▶ [Task instructions]:
Below is a block of entries; repeat exactly the lines starting at the line that contains "Post-synth top area" and ending at the line that contains "First-pass GRT wire", both included.

▶ [Study material]:
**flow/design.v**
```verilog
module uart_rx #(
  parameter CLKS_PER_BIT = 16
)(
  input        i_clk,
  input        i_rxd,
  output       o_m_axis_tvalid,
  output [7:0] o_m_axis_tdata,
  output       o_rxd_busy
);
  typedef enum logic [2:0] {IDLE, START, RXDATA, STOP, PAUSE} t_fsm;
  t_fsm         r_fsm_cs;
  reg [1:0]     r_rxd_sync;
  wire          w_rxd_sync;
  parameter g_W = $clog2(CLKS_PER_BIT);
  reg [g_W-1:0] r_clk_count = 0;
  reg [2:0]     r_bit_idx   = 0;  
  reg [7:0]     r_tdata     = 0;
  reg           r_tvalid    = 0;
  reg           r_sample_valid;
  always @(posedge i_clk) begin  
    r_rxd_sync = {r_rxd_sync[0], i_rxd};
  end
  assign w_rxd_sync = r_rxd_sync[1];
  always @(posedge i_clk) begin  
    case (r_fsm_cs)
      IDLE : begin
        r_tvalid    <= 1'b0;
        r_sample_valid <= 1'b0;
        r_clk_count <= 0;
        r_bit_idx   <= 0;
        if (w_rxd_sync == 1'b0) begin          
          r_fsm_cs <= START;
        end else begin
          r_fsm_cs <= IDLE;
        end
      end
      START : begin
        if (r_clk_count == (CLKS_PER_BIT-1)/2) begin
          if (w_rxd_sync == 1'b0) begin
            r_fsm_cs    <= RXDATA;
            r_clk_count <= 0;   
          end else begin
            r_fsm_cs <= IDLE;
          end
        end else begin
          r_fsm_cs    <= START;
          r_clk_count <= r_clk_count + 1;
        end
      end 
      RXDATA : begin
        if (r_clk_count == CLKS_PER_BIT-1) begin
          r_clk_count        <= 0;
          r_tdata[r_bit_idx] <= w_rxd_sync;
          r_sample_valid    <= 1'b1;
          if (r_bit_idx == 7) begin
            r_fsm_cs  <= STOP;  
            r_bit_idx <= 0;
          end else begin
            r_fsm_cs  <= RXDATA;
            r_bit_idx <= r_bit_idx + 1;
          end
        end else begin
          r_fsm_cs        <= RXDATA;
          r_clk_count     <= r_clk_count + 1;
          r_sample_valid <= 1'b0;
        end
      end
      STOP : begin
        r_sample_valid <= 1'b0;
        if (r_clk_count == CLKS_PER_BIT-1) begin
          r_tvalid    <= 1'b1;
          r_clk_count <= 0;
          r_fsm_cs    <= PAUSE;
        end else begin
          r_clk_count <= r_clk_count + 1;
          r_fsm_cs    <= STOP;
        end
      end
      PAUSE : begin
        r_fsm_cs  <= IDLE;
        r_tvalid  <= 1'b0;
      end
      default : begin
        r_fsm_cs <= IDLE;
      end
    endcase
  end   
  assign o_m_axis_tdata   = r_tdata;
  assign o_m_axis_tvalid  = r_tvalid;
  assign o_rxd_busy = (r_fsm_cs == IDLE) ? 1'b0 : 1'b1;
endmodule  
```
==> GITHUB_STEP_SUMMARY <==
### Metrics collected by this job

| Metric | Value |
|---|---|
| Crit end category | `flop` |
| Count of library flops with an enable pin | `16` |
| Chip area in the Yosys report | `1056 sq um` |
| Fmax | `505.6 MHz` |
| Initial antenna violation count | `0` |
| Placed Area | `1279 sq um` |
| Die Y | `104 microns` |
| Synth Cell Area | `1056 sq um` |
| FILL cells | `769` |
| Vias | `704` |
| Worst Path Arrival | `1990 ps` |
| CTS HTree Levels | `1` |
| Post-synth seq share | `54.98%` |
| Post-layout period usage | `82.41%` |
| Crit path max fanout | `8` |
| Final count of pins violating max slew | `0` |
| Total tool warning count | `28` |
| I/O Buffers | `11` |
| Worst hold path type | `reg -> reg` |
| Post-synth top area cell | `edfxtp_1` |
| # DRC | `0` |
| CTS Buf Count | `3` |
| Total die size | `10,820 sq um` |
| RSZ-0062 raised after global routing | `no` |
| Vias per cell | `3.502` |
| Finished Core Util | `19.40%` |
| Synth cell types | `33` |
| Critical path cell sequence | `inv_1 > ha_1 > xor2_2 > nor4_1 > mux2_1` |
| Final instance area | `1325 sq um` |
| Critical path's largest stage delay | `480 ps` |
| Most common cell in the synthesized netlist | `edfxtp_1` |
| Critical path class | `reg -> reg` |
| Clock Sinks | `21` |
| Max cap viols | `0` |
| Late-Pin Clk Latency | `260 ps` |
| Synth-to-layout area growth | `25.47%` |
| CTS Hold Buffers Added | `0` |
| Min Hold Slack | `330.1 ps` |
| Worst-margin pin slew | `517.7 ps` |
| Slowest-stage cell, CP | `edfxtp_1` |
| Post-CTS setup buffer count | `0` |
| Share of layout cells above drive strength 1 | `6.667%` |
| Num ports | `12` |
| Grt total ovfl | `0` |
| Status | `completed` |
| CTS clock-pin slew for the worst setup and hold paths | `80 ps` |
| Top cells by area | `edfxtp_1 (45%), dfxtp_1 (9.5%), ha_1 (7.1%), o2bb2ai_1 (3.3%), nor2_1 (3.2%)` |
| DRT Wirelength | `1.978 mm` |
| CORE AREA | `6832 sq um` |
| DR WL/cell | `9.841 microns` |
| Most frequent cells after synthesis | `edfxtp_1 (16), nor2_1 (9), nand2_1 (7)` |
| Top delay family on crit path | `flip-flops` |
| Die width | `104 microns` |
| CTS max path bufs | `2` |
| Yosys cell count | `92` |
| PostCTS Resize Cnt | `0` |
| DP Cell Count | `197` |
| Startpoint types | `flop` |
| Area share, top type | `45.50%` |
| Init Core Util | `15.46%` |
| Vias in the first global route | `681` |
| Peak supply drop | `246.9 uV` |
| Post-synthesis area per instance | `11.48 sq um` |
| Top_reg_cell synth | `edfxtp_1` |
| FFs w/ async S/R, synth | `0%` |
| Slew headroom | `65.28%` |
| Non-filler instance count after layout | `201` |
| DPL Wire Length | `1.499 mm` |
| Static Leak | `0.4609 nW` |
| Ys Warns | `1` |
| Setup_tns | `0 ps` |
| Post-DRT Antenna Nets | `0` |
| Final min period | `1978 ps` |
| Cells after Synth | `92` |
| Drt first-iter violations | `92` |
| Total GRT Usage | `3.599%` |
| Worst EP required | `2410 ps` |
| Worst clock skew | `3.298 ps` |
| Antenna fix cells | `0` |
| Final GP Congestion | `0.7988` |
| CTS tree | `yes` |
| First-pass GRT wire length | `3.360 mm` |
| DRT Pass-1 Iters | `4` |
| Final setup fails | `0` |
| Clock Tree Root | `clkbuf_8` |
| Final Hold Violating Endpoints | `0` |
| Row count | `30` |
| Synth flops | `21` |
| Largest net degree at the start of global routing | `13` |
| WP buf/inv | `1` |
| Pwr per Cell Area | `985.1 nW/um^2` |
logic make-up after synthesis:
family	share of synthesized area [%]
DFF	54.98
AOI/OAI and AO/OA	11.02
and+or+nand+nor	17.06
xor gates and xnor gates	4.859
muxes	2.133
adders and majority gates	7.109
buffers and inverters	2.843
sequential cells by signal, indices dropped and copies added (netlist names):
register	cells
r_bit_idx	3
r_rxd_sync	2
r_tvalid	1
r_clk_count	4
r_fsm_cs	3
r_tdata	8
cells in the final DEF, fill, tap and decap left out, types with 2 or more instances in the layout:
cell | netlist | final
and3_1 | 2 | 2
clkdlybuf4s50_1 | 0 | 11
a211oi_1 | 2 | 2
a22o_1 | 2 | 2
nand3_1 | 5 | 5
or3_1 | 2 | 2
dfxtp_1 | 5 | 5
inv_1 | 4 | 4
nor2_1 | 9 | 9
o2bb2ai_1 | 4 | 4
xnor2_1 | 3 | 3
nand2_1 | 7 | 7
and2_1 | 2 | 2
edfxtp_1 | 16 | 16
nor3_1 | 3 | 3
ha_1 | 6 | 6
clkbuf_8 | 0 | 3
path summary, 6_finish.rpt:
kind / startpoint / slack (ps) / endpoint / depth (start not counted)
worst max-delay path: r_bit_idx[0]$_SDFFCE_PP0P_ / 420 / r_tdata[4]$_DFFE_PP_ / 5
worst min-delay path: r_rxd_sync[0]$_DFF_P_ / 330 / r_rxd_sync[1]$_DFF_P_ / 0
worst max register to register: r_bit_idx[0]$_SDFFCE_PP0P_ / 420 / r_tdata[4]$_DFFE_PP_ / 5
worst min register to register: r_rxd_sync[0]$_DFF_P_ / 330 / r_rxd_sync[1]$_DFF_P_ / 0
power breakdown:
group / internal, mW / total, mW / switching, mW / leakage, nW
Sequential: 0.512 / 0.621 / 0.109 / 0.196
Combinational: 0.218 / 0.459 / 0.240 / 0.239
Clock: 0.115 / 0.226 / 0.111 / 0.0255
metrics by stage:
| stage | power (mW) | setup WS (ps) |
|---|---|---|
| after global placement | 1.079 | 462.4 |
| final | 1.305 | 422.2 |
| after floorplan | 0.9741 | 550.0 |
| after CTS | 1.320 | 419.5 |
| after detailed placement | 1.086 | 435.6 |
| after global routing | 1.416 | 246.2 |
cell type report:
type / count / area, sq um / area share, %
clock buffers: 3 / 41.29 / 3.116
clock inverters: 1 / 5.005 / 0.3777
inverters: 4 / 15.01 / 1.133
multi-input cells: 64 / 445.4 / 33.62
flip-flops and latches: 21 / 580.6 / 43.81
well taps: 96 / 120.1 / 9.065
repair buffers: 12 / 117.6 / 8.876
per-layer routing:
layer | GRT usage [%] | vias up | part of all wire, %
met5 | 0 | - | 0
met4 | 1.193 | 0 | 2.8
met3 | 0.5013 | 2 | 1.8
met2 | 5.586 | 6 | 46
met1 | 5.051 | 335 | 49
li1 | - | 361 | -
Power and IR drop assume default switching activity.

▶ [Exercise result]:
| Post-synth top area cell | `edfxtp_1` |
| # DRC | `0` |
| CTS Buf Count | `3` |
| Total die size | `10,820 sq um` |
| RSZ-0062 raised after global routing | `no` |
| Vias per cell | `3.502` |
| Finished Core Util | `19.40%` |
| Synth cell types | `33` |
| Critical path cell sequence | `inv_1 > ha_1 > xor2_2 > nor4_1 > mux2_1` |
| Final instance area | `1325 sq um` |
| Critical path's largest stage delay | `480 ps` |
| Most common cell in the synthesized netlist | `edfxtp_1` |
| Critical path class | `reg -> reg` |
| Clock Sinks | `21` |
| Max cap viols | `0` |
| Late-Pin Clk Latency | `260 ps` |
| Synth-to-layout area growth | `25.47%` |
| CTS Hold Buffers Added | `0` |
| Min Hold Slack | `330.1 ps` |
| Worst-margin pin slew | `517.7 ps` |
| Slowest-stage cell, CP | `edfxtp_1` |
| Post-CTS setup buffer count | `0` |
| Share of layout cells above drive strength 1 | `6.667%` |
| Num ports | `12` |
| Grt total ovfl | `0` |
| Status | `completed` |
| CTS clock-pin slew for the worst setup and hold paths | `80 ps` |
| Top cells by area | `edfxtp_1 (45%), dfxtp_1 (9.5%), ha_1 (7.1%), o2bb2ai_1 (3.3%), nor2_1 (3.2%)` |
| DRT Wirelength | `1.978 mm` |
| CORE AREA | `6832 sq um` |
| DR WL/cell | `9.841 microns` |
| Most frequent cells after synthesis | `edfxtp_1 (16), nor2_1 (9), nand2_1 (7)` |
| Top delay family on crit path | `flip-flops` |
| Die width | `104 microns` |
| CTS max path bufs | `2` |
| Yosys cell count | `92` |
| PostCTS Resize Cnt | `0` |
| DP Cell Count | `197` |
| Startpoint types | `flop` |
| Area share, top type | `45.50%` |
| Init Core Util | `15.46%` |
| Vias in the first global route | `681` |
| Peak supply drop | `246.9 uV` |
| Post-synthesis area per instance | `11.48 sq um` |
| Top_reg_cell synth | `edfxtp_1` |
| FFs w/ async S/R, synth | `0%` |
| Slew headroom | `65.28%` |
| Non-filler instance count after layout | `201` |
| DPL Wire Length | `1.499 mm` |
| Static Leak | `0.4609 nW` |
| Ys Warns | `1` |
| Setup_tns | `0 ps` |
| Post-DRT Antenna Nets | `0` |
| Final min period | `1978 ps` |
| Cells after Synth | `92` |
| Drt first-iter violations | `92` |
| Total GRT Usage | `3.599%` |
| Worst EP required | `2410 ps` |
| Worst clock skew | `3.298 ps` |
| Antenna fix cells | `0` |
| Final GP Congestion | `0.7988` |
| CTS tree | `yes` |
| First-pass GRT wire length | `3.360 mm` |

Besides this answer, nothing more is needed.